*WHAT TO PRODUCE*
Only lines with the word "removal" are wanted; copy each of them from the listing below.

*PROVIDED DATA*
╔══
<file path="src/rtl/ppu_bg_fetcher_if.sv">
// VRAM read port and pixel stream handshake between the background fetcher and its neighbours.
interface ppu_bg_fetcher_if;
  logic        vram_en;
  logic [12:0] vram_addr;
  logic [7:0]  vram_dout;
  logic        pix_valid;
  logic [1:0]  pix_data;
  logic        pix_ready;

  modport master (
    output vram_en, vram_addr, pix_valid, pix_data,
    input  vram_dout, pix_ready
  );

  modport slave (
    input  vram_en, vram_addr, pix_valid, pix_data,
    output vram_dout, pix_ready
  );
endinterface

</file>
<file path="src/rtl/ppu_bg_fetcher.sv">
// Background tile fetcher: reads map, lo and hi bytes per tile from VRAM and streams
// one line of 2-bit pixels, discarding the fine-scroll bits of the first tile.
module ppu_bg_fetcher #(
  parameter int LINE_PIXELS = 160
) (
  input  logic       clk,
  input  logic       reset,
  input  logic       start,
  input  logic [7:0] scx,
  input  logic [7:0] scy,
  input  logic [7:0] ly,
  input  logic       bg_map_sel,
  input  logic       tile_data_sel,
  ppu_bg_fetcher_if.master bus,
  output logic       busy,
  output logic       done
);

  localparam int CW = $clog2(LINE_PIXELS + 1);
  localparam logic [CW-1:0] LAST_PIX = CW'(LINE_PIXELS - 1);

  typedef enum logic [2:0] {
    IDLE, MAP_REQ, MAP_CAP, LO_REQ, LO_CAP, HI_REQ, HI_CAP, PUSH
  } state_t;

  state_t        state_r, state_s;
  logic [7:0]    scx_r, scx_s, y_r, y_s;
  logic          map_sel_r, map_sel_s, data_sel_r, data_sel_s;
  logic [7:0]    tile_idx_r, tile_idx_s;
  logic [CW-1:0] pix_cnt_r, pix_cnt_s;
  logic [2:0]    bit_idx_r, bit_idx_s;
  logic [7:0]    tile_num_r, tile_num_s, lo_r, lo_s, hi_r, hi_s;
  logic          done_s, accept_s, discard_s, discard_next_s;
  logic [4:0]    col_s;
  logic [12:0]   map_addr_s, lo_addr_s, addr_next_s;

  logic          vram_en_r, pix_valid_r, busy_r, done_r;
  logic [12:0]   vram_addr_r;
  logic [1:0]    pix_data_r;

  // Row address of a tile's lo byte; signed mode is based at 0x1000 and wraps to 13 bits.
  function automatic logic [12:0] tile_row_addr(input logic [7:0] tile, input logic [2:0] row,
                                                input logic unsigned_mode);
    logic [12:0] off_s;
    off_s = {9'd0, row, 1'b0};
    if (unsigned_mode) begin
      tile_row_addr = {1'b0, tile, 4'd0} + off_s;
    end else begin
      tile_row_addr = 13'h1000 + {tile[7], tile, 4'd0} + off_s;
    end
  endfunction

  // Next-state, counter and capture logic
  always_comb begin
    state_s    = state_r;
    scx_s      = scx_r;
    y_s        = y_r;
    map_sel_s  = map_sel_r;
    data_sel_s = data_sel_r;
    tile_idx_s = tile_idx_r;
    pix_cnt_s  = pix_cnt_r;
    bit_idx_s  = bit_idx_r;
    tile_num_s = tile_num_r;
    lo_s       = lo_r;
    hi_s       = hi_r;
    done_s     = 1'b0;
    accept_s   = pix_valid_r & bus.pix_ready;
    discard_s  = (state_r == PUSH) && (tile_idx_r == 8'd0) && ((3'd7 - bit_idx_r) < scx_r[2:0]);
    case (state_r)
      IDLE: begin
        if (start) begin
          scx_s      = scx;
          y_s        = ly + scy;
          map_sel_s  = bg_map_sel;
          data_sel_s = tile_data_sel;
          tile_idx_s = 8'd0;
          pix_cnt_s  = '0;
          bit_idx_s  = 3'd7;
          state_s    = MAP_REQ;
        end else begin
          state_s = IDLE;
        end
      end
      MAP_REQ: state_s = MAP_CAP;
      MAP_CAP: begin
        tile_num_s = bus.vram_dout;
        state_s    = LO_REQ;
      end
      LO_REQ:  state_s = LO_CAP;
      LO_CAP: begin
        lo_s    = bus.vram_dout;
        state_s = HI_REQ;
      end
      HI_REQ:  state_s = HI_CAP;
      HI_CAP: begin
        hi_s      = bus.vram_dout;
        bit_idx_s = 3'd7;
        state_s   = PUSH;
      end
      PUSH: begin
        if (accept_s && (pix_cnt_r == LAST_PIX)) begin
          pix_cnt_s = pix_cnt_r + CW'(1);
          done_s    = 1'b1;
          state_s   = IDLE;
        end else if (accept_s || discard_s) begin
          if (accept_s) begin
            pix_cnt_s = pix_cnt_r + CW'(1);
          end else begin
            pix_cnt_s = pix_cnt_r;
          end
          if (bit_idx_r == 3'd0) begin
            tile_idx_s = tile_idx_r + 8'd1;
            state_s    = MAP_REQ;
          end else begin
            bit_idx_s = bit_idx_r - 3'd1;
          end
        end else begin
          state_s = PUSH;
        end
      end
      default: state_s = IDLE;
    endcase
  end

  // Output values for the coming cycle, derived from the next-state values
  always_comb begin
    col_s          = scx_s[7:3] + tile_idx_s[4:0];
    map_addr_s     = {2'b11, map_sel_s, y_s[7:3], col_s};
    lo_addr_s      = tile_row_addr(tile_num_s, y_s[2:0], data_sel_s);
    discard_next_s = (tile_idx_s == 8'd0) && ((3'd7 - bit_idx_s) < scx_s[2:0]);
    case (state_s)
      MAP_REQ, MAP_CAP: addr_next_s = map_addr_s;
      LO_REQ, LO_CAP:   addr_next_s = lo_addr_s;
      HI_REQ, HI_CAP:   addr_next_s = lo_addr_s + 13'd1;
      default:          addr_next_s = 13'd0;
    endcase
  end

  // State, captured bytes and registered outputs
  always_ff @(posedge clk) begin
    if (reset) begin
      state_r     <= IDLE;
      scx_r       <= 8'd0;
      y_r         <= 8'd0;
      map_sel_r   <= 1'b0;
      data_sel_r  <= 1'b0;
      tile_idx_r  <= 8'd0;
      pix_cnt_r   <= '0;
      bit_idx_r   <= 3'd0;
      tile_num_r  <= 8'd0;
      lo_r        <= 8'd0;
      hi_r        <= 8'd0;
      vram_en_r   <= 1'b0;
      vram_addr_r <= 13'd0;
      pix_valid_r <= 1'b0;
      pix_data_r  <= 2'd0;
      busy_r      <= 1'b0;
      done_r      <= 1'b0;
    end else begin
      state_r     <= state_s;
      scx_r       <= scx_s;
      y_r         <= y_s;
      map_sel_r   <= map_sel_s;
      data_sel_r  <= data_sel_s;
      tile_idx_r  <= tile_idx_s;
      pix_cnt_r   <= pix_cnt_s;
      bit_idx_r   <= bit_idx_s;
      tile_num_r  <= tile_num_s;
      lo_r        <= lo_s;
      hi_r        <= hi_s;
      vram_en_r   <= (state_s == MAP_REQ) || (state_s == LO_REQ) || (state_s == HI_REQ);
      vram_addr_r <= addr_next_s;
      pix_valid_r <= (state_s == PUSH) && !discard_next_s;
      pix_data_r  <= (state_s == PUSH) ? {hi_s[bit_idx_s], lo_s[bit_idx_s]} : 2'd0;
      busy_r      <= (state_s != IDLE);
      done_r      <= done_s;
    end
  end

  assign bus.vram_en   = vram_en_r;
  assign bus.vram_addr = vram_addr_r;
  assign bus.pix_valid = pix_valid_r;
  assign bus.pix_data  = pix_data_r;
  assign busy          = busy_r;
  assign done          = done_r;

endmodule

</file>
<file path="src/flat_wrapper.sv">
// flat-port wrapper written by rule: the top's interface ports become plain ports
module ppu_bg_fetcher_flat 
#(
  parameter int LINE_PIXELS = 160
)
  (clk, reset, start, scx, scy, ly, bg_map_sel, tile_data_sel, busy, done, bus_vram_en, bus_vram_addr, bus_pix_valid, bus_pix_data, bus_vram_dout, bus_pix_ready);
  ppu_bg_fetcher_if bus_i ();
  input  logic clk;
  input  logic reset;
  input  logic start;
  input  logic [7:0] scx;
  input  logic [7:0] scy;
  input  logic [7:0] ly;
  input  logic bg_map_sel;
  input  logic tile_data_sel;
  output logic busy;
  output logic done;
  output wire logic [$bits(bus_i.vram_en)-1:0] bus_vram_en;
  output wire logic [$bits(bus_i.vram_addr)-1:0] bus_vram_addr;
  output wire logic [$bits(bus_i.pix_valid)-1:0] bus_pix_valid;
  output wire logic [$bits(bus_i.pix_data)-1:0] bus_pix_data;
  input wire logic [$bits(bus_i.vram_dout)-1:0] bus_vram_dout;
  input wire logic [$bits(bus_i.pix_ready)-1:0] bus_pix_ready;
  assign bus_vram_en = bus_i.vram_en;
  assign bus_vram_addr = bus_i.vram_addr;
  assign bus_pix_valid = bus_i.pix_valid;
  assign bus_pix_data = bus_i.pix_data;
  assign bus_i.vram_dout = bus_vram_dout;
  assign bus_i.pix_ready = bus_pix_ready;
  ppu_bg_fetcher #(.LINE_PIXELS(LINE_PIXELS)) u_core (.clk(clk), .reset(reset), .start(start), .scx(scx), .scy(scy), .ly(ly), .bg_map_sel(bg_map_sel), .tile_data_sel(tile_data_sel), .bus(bus_i), .busy(busy), .done(done));
endmodule
</file>
<file path="config.mk">
export PLATFORM = sky130hd
export DESIGN_NAME = ppu_bg_fetcher_flat
export DESIGN_NICKNAME = d
export VERILOG_FILES = /design/src/rtl/ppu_bg_fetcher_if.sv /design/src/rtl/ppu_bg_fetcher.sv /design/src/flat_wrapper.sv
export SDC_FILE = /design/constraint.sdc
export NUM_CORES = 1
export LEC_CHECK = 0
export ABC_AREA = 1
export BUFFER_PORTS_ARGS = -buffer_cell sky130_fd_sc_hd__buf_2
export CAP_MARGIN = 5
export CORE_ASPECT_RATIO = 1.2
export CORE_MARGIN = 2
export CORE_UTILIZATION = 40
export CTS_CLUSTER_DIAMETER = 40
export CTS_CLUSTER_SIZE = 12
export DETAILED_ROUTE_END_ITERATION = 8
export PLACE_DENSITY_LB_ADDON = 0.3
export RECOVER_POWER = 50
export SLEW_MARGIN = 20
export SYNTH_ARGS = -nofsm -noshare
export SYNTH_HDL_FRONTEND = slang
export SYNTH_SLANG_ARGS = --single-unit
export TNS_END_PERCENT = 10
</file>
<file path="constraint.sdc">
create_clock -name clk -period 8.7 [get_ports clk]
set_input_delay 1.74 -clock clk [delete_from_list [all_inputs] [get_ports clk]]
set_output_delay 1.74 -clock clk [all_outputs]
set_load 0.01 [all_outputs]
</file>
==> results.toml <==
[run_status]
outcome = "complete, but fails checks"
failed_checks = "capacitance limit, slew limit"

[global_routing]
grt_start_max_net_pins = 74
gr-usage-all-layers_pct = 18.6
grt_overflow_total = 0
antenna_found_initial = 0
grt_pass1_vias = 4092
busiest_layer = "met2"
grtUsageMet2_pct = 31.6
use_met1_pct = 23.0
grt_pass1_wl_um = 18000
use_met3_pct = 3.11

[yosys]
synth.avg_cell_area_um2 = 6.92
yosys-top-cells-count = "113 x nor2_1, 110 x nand2_1, 87 x inv_1"
ys.flop_type = "dfxtp_1"
synth_cells = 637
synth_top_area_share_pct = 37.7
syn_nets = 697
synth_area_leader_cell = "dfxtp_1"
yosys_warnings = 0
synth-edff-count = 0
yosys.cell_types.count = 37
yosysMostFrequentCell = "nor2_1"
yosysSeqAreaShare_pct = 37.7
synth_area_mm2 = 0.00441
synth-seq-cells = 83
synth_area_leaders = "dfxtp_1 38%, nor2_1 9.6%, nand2_1 9.4%"
async_flop_share_pct = 0

[critical_path]
worst_path_largest_cell_delay_ps = 2170
startpoint_type = "input port"
path_buf_inv = 3
path_cells = "buf_2 -> clkbuf_1 -> nor2_1 -> inv_1 -> a21oi_1"
cp_top_family = "buffers and inverters"
cp.required_ps = 8930
slowest_stage = "clkbuf_1"
crit_arrival_ps = 4750
end_kind = "register"
crit_fanout = 73
crit_type = "in2reg"

[clock_network]
h-tree-depth = 3
clockRootBuffer = "clkbuf_16"
numCtsBuffers = 9
clk_latency_ps = 340
clock_path_buffers = 2
cts_tree = "done"
hold_buffers = 0
post_cts_resized = 0
path_clk_slew_ps = 60
cts_setup_buffers = 0
clkSinkCount = 83

[route]
drt_first_iter_violations = 222
drc = 0
vias_per_cell = 4.98
wl_per_cell_um = 12.4
vias = 4110
wl_um = 10200
dr.pass1.iters = 5
ant_nets = 0

[timing]
finalSetupTns_ps = 0
finClkSkew_ps = 7.32
hold_viol = 0
rsz0062_at_grt = "no"
fin_crit_ps = 4520
holdWs_ps = 467
finalSetupViolCount = 0
tightest_slew_ps = 3100
setup_ws_ps = 4180
fmax_mhz = 221
maxSlewHeadroom_pct = -107
slew_violations = 74
timing.final.crit_share_pct = 52.0

[layout]
antenna_cells = 0
syn_to_final_growth_pct = 15.0
stdcell_count = 825
utilization_pct = 46.6
drive_above_1_share_pct = 13.3
stdcell_area_mm2 = 0.00507
nets = 748

[pwr]
internal_power_uw = 769
p_seq_share_pct = 37.1
clkPwrFrac_pct = 33.5
combPwrFrac_pct = 29.3
swShare_pct = 34.5
leakagePower_nw = 2.44
vdd_drop_max_mv = 0.129
p_per_area_mw_per_mm2 = 231
power.total_mw = 1.17
p_switching_uw = 405

[floorplanning]
io_pins = 57
die_area_mm2 = 0.0119
fp.dieH_um = 119
core_area_mm2 = 0.0109
num_rows = 42
chipWidth_um = 99.9
initial_core_util_pct = 40.5

[placement]
place_congestion = 0.863
hpwl_um = 7750
dp.cells = 809
dpl_cell_area_mm2 = 0.00479
io_buffers = 56
dp_slack_ps = 3960

[worst_hold_path]
min_path_type = "reg2reg"

[flow_run]
drv_cap = 1
[cells by family (layout without fill, tap and decap cells)]
| kind of cell | after synthesis | after routing | share of synthesized area, % |
|---|---|---|---|
| DFF | 83 | 83 | 37.7 |
| xor gates and xnor gates | 8 | 8 | 1.59 |
| muxes | 7 | 7 | 1.59 |
| adders and majority gates | 22 | 22 | 6.58 |
| and+or+nand+nor | 314 | 314 | 31.5 |
| buffers and inverters | 110 | 166 | 9.65 |
| AOI/OAI and AO/OA | 93 | 93 | 11.4 |
[sequential cells by signal, summed over array words and instances (netlist names), 2 cells and up]
| name | cells |
|---|---|
| u_core.bus.vram_addr | 13 |
| u_core.hi_r | 8 |
| u_core.lo_r | 8 |
| u_core.pix_cnt_r | 8 |
| u_core.scx_r | 8 |
| u_core.tile_idx_r | 8 |
| u_core.tile_num_r | 8 |
| u_core.y_r | 8 |
| u_core.bit_idx_r | 3 |
| u_core.state_r | 3 |
| u_core.bus.pix_data | 2 |
[tightest hold or removal path: cells and delay by family (launching register included)]
family,cells,cell delay [ps]
flip-flops,1,310
AND/OR/NAND/NOR,1,60
AO/OA/AOI/OAI,1,50
[per-layer routing]
layer  up-vias  wire length (µm)
met2        80              5050
met1      1879              4550
met4         0               288
met5         -                 0
li1       2132                 -
met3        19               361
[layout by cell type, fill, tap and decap left out, types with 3 or more instances in the layout]
cell type	netlist	layout
nor2_1	113	113
nand2_1	110	110
inv_1	87	87
dfxtp_1	83	83
a21oi_1	50	50
nand3_1	38	38
buf_2	4	38
o21ai_0	27	27
ha_1	20	20
clkbuf_1	12	19
nor3_1	17	17
clkbuf_16	0	9
nand2_2	7	7
or2_2	7	7
mux2i_1	7	7
nor2_2	6	6
inv_2	6	6
nand4_1	5	5
xor2_1	5	5
a211oi_1	4	4
nand3_2	3	3
nor2_4	3	3
o22ai_1	3	3
xnor2_1	3	3
[path summary, 6_finish.rpt]
kind                            start                      end  slack, ps  depth (start not counted)
hold / removal    u_core.pix_cnt_r[6]      u_core.pix_cnt_r[6]        470                          2
setup / recovery                reset   u_core.bus.pix_data[1]       4180                          5
hold reg to reg   u_core.pix_cnt_r[6]      u_core.pix_cnt_r[6]        470                          2
setup reg to reg    u_core.state_r[0]  u_core.bus.vram_addr[4]       4880                         18
[layout make-up]
class / instances / area (µm²)
Fill cell: 1113 / 5810
Tap cell: 132 / 165
Inverter: 93 / 349
Clock inverter: 6 / 72.6
Sequential cell: 83 / 1660
Clock buffer: 10 / 239
Timing Repair Buffer: 57 / 262
Multi-Input combinational cell: 444 / 2320
[power groups by stage]
stage          Sequential, mW  Clock, mW  Combinational (mW)
2_1_floorplan           0.448          0               0.251
3_3_place_gp            0.442          0               0.342
3_5_place_dp            0.444          0               0.348
4_1_cts                 0.436      0.401               0.350
5_1_grt                 0.439      0.417               0.399
6_report                0.436      0.394               0.344
Power figures use the tool's default switching activity.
╚══
*OUTPUT BELOW*
[tightest hold or removal path: cells and delay by family (launching register included)]
hold / removal    u_core.pix_cnt_r[6]      u_core.pix_cnt_r[6]        470                          2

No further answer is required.